__Work instruction__.
Report each line of the data below in which "checked" appears.

Extracted records
Background: an optimization exercise with open tools, aiming at small area and a short achievable clock period. Do not read the settings as production practice. RTL that was checked went through simulation tests only; none was proved equivalent to the original.

==> inputs of run a <==
==> flow/design.v (excerpt) <==
module ALU(X, B, R, y, valid_in, clk);
    input [15:0] X, B;
    input clk;
    input R;
    input valid_in;
    output reg [38:0] y;
    wire v = valid_in & ~R;
    wire [15:0] bg = B & {16{v}};
    wire [38:0] yg = y & {39{~R}};
    wire [255:0] pp;
    genvar gi, gj;
    generate
        for (gi = 0; gi < 16; gi = gi + 1) begin : g_row
            for (gj = 0; gj < 16; gj = gj + 1) begin : g_col
                assign pp[gi*16+gj] = X[gi] & bg[gj];
            end
        end
    endgenerate
  wire hs0, hc0;
  ha u_ha0 (.a(pp[13]), .b(pp[28]), .s(hs0), .co(hc0));
  wire fs0, fc0;
  fa u_fa0 (.a(pp[14]), .b(pp[29]), .c(pp[44]), .s(fs0), .co(fc0));
  wire hs1, hc1;
  ha u_ha1 (.a(pp[59]), .b(pp[74]), .s(hs1), .co(hc1));
  wire fs1, fc1;
  fa u_fa1 (.a(pp[15]), .b(pp[30]), .c(pp[45]), .s(fs1), .co(fc1));
  wire fs2, fc2;
  fa u_fa2 (.a(pp[60]), .b(pp[75]), .c(pp[90]), .s(fs2), .co(fc2));
  wire hs2, hc2;
  ha u_ha2 (.a(pp[105]), .b(pp[120]), .s(hs2), .co(hc2));
  ...
Settings: LEC_CHECK=0, CAP_MARGIN=20, CORE_MARGIN=2, CORE_UTILIZATION=40, SLEW_MARGIN=20; clock period 10.0 ns.
run.sh (not shown) runs the stock make flow with config.mk's settings and CLKGATE_MAP_FILE= SYNTH_SCRIPT=/design/flow/synth_recipe.tcl, a recipe that flattens the netlist after the stock synthesis.
==> inputs of run b, as changes to run a <==
- SETUP_SLACK_MARGIN: not set -> 3
==> results.txt <==
metric                                                              run a          run b
Status                                           timing/DRC/antenna clean  timing/DRC/antenna clean
Area taken by multi-input logic gates                          8747 sq um     9440 sq um
Tcrit/Tclk final                                                   94.86%         79.68%
Final estimated routing congestion in global placement             0.8747         0.8806
Number of resized instances in the post-cts repair step                 0            187
Global-route wire length before repair                           46.69 mm       49.71 mm
Fraction of area in clock buffers and inverters                    1.345%         1.208%
Length of routed wiring on met1                                  11.84 mm       13.04 mm
Endpoint of the worst register-to-register path             y[31]$_DFF_P_  y[38]$_DFF_P_
Count of buffers added by post-CTS timing repair for setup              0             49
Skew final                                                       10.97 ps       4.969 ps
Worst Path Max Fanout                                                 101              5
Maximum single-stage delay on the critical path                    570 ps         610 ps
Global-route met1 utilization                                      27.56%         29.88%
Critical path's slowest cell                                      nor2b_4           fa_2
Sum of net half-perimeters after detailed placement              23.46 mm       23.47 mm
Via count of the routed design                                      8,485          8,931
Filler instances                                                    2,601          2,441
Total routing resource utilization after global routing            21.38%         22.86%

---

==> wip/tundra <==
Another version of the RTL of ALU (not shown whole).
==> module c_hipre, before the edit <==
module c_hipre(yh, a1, b0, b1, h1, h0);
  input [6:0] yh;
  input a1, b0, b1;
  output [6:0] h1, h0;
  wire [6:0] yinc = yh + 7'd1;
  wire [6:0] ydec = yh - 7'd1;
  wire [6:0] m = b0 ? yh : yinc;
  assign h1 = m;
  assign h0 = a1 ? m : b0 ? ydec : yh;
endmodule
==> module c_f18, before the edit <==
module c_f18(i0, i1, i2, o0);
  input i0, i1, i2;
  output o0;
  assign o0 = i0 ? i1 : i2;
endmodule
Settings: LEC_CHECK=0, CAP_MARGIN=20, CORE_MARGIN=2, CORE_UTILIZATION=40, SETUP_SLACK_MARGIN=3, SLEW_MARGIN=20, SYNTH_HIERARCHICAL=1, SYNTH_MINIMUM_KEEP_SIZE=0; clock period 10.0 ns.
standard.sh (not shown) runs the stock make flow with config.mk's settings and CLKGATE_MAP_FILE= SYNTH_SCRIPT=/design/flow/synth_recipe.tcl, a recipe that flattens the netlist after the stock synthesis.
==> flow/flow/run.sh <==
#!/bin/bash
# The standard layout, with every input and output port buffered by a
# plain buffer (buf_2) instead of the default delay-cell buffer; the
# resizer may then size these buffers like any other.
set -euo pipefail
cd "$(dirname "$0")/.."
export BUFFER_PORTS_ARGS="-buffer_cell sky130_fd_sc_hd__buf_2"
bash standard.sh > flow_standard.log 2>&1
==> wip/indigo (differences from wip/tundra) <==
--- a/flow/design.v
+++ b/flow/design.v
@@ -1947,4 +1947,4 @@
   wire [6:0] m = b0 ? yh : yinc;
-  assign h1 = m;
-  assign h0 = a1 ? m : b0 ? ydec : yh;
+  assign h1 = ~m;
+  assign h0 = ~(a1 ? m : b0 ? ydec : yh);
 endmodule
@@ -2043,3 +2043,3 @@
   output o0;
-  assign o0 = i0 ? i1 : i2;
+  assign o0 = ~(i0 ? i1 : i2);
 endmodule
--- a/flow/config.mk
+++ b/flow/config.mk
@@ -10,2 +10,3 @@
 export CORE_UTILIZATION = 40
+export PLACE_DENSITY = 0.8
 export SETUP_SLACK_MARGIN = 3
==> insert_results.sql <==
INSERT INTO impl_metrics (metric_group, metric, value, unit) VALUES
('drt', 'wl_per_cell', '17.4', 'um'),
('cells_and_area', 'fillers', '2351', ''),
('cells_and_area', 'drive_gt1_share', '28.9', '%'),
('cells_and_area', 'layout.comb_gates.multi_input', '983', ''),
('global_route', 'first_global_vias', '8166', ''),
('die', 'design.core.area', '24100', 'um2'),
('outcome', 'status', 'timing/DRC/antenna clean', ''),
('logic_synthesis', 'synth.top_cells.by_area', 'fa_1 (46%), nand2_1 (14%), dfxtp_1 (8.0%)', ''),
('logic_synthesis', 'synthMuxAreaShare', '1.31', '%'),
('cells_and_area', 'buf_share', '9.57', '%');
The numbers above come from wip/tundra.

==> insert_results.sql <==
INSERT INTO impl_metrics (metric_group, metric, value, unit) VALUES
('critical_path', 'worst-r2r-setup-slack', '7.31', 'ns'),
('outcome', 'status', 'timing/DRC/antenna clean', ''),
('logic_synthesis', 'synthMuxAreaShare', '0.826', '%'),
('worst_hold_path', 'hold_wc_startpoint', 'y[0]$_DFF_P_', ''),
('die', 'dieArea', '25500', 'um2'),
('cells_and_area', 'buf_share', '7.58', '%'),
('cells_and_area', 'seq_cell_count', '39', ''),
('logic_synthesis', 'synth.top_cells.by_area', 'fa_1 (46%), nand2_1 (14%), dfxtp_1 (8.1%)', ''),
('cells_and_area', 'fillers', '2146', ''),
('logic_synthesis', 'synth_top_family_by_area', 'adder cells', ''),
('cells_and_area', 'drive_gt1_share', '23.7', '%'),
('cells_and_area', 'layout.comb_gates.multi_input', '985', ''),
('global_route', 'first_global_vias', '8569', ''),
('timing', 'worst-slew-pin-transition', '0.756', 'ns');
The numbers above come from wip/indigo.

For wip/tundra, only the layout was checked, not whether the RTL still works.

---

==> 03-22 <==
Another version of the RTL of ALU (not shown whole).
clock: 10.0 ns
lec_check: 0
cap_margin: 20
core_margin: 2
core_utilization: 40
setup_slack_margin: 2.5
slew_margin: 20
synth_hierarchical: 1
synth_minimum_keep_size: 0
==> flow/flow/run.sh <==
#!/bin/bash
# The standard layout, with every input and output port buffered by a
# plain buffer (buf_2) instead of the default delay-cell buffer, and
# power recovery (downsizing of gates off the critical paths) after
# global routing.
set -euo pipefail
cd "$(dirname "$0")/.."
bash standard.sh "BUFFER_PORTS_ARGS=-buffer_cell sky130_fd_sc_hd__buf_2" RECOVER_POWER=100 finish > flow_standard.log 2>&1
==> inputs of 03-09, as changes to 03-22 <==
==> flow/flow/run.sh (replaced) <==
#!/bin/bash
# The standard layout, with every input and output port buffered by a
# plain buffer (buf_2) instead of the default delay-cell buffer; the
# resizer may then size these buffers like any other.
set -euo pipefail
cd "$(dirname "$0")/.."
export BUFFER_PORTS_ARGS="-buffer_cell sky130_fd_sc_hd__buf_2"
bash standard.sh > flow_standard.log 2>&1
CORE_UTILIZATION = 60   (was 40)
SETUP_SLACK_MARGIN = 3   (was 2.5)
==> inputs of 02-13, as changes to 03-22 <==
==> flow/flow/run.sh (replaced) <==
#!/bin/bash
# The standard layout, with every input and output port buffered by a
# plain buffer (buf_2) instead of the default delay-cell buffer; the
# resizer may then size these buffers like any other.
set -euo pipefail
cd "$(dirname "$0")/.."
export BUFFER_PORTS_ARGS="-buffer_cell sky130_fd_sc_hd__buf_2"
bash standard.sh > flow_standard.log 2>&1
SETUP_SLACK_MARGIN = 3.5   (was 2.5)
==> results.txt <==
- 03-22 produced a clean layout. 03-09 completed with no timing, DRC or antenna violations. 02-13 finished with timing, DRC and antenna clean.
- In 03-09 the critical path depth is higher than in 03-22, by 2.
- Core utilization, highest first: 03-09, 02-13, 03-22.
- In synthesized cell count, 03-09 and 03-22 do not differ.
- Fmax, highest first: 02-13, 03-09, 03-22.
- Routed wire length: 03-09 > 02-13 > 03-22.
- Sequential cell count is the same in 03-09 and 03-22.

__Completed exercise__.
Background: an optimization exercise with open tools, aiming at small area and a short achievable clock period. Do not read the settings as production practice. RTL that was checked went through simulation tests only; none was proved equivalent to the original.
For wip/tundra, only the layout was checked, not whether the RTL still works.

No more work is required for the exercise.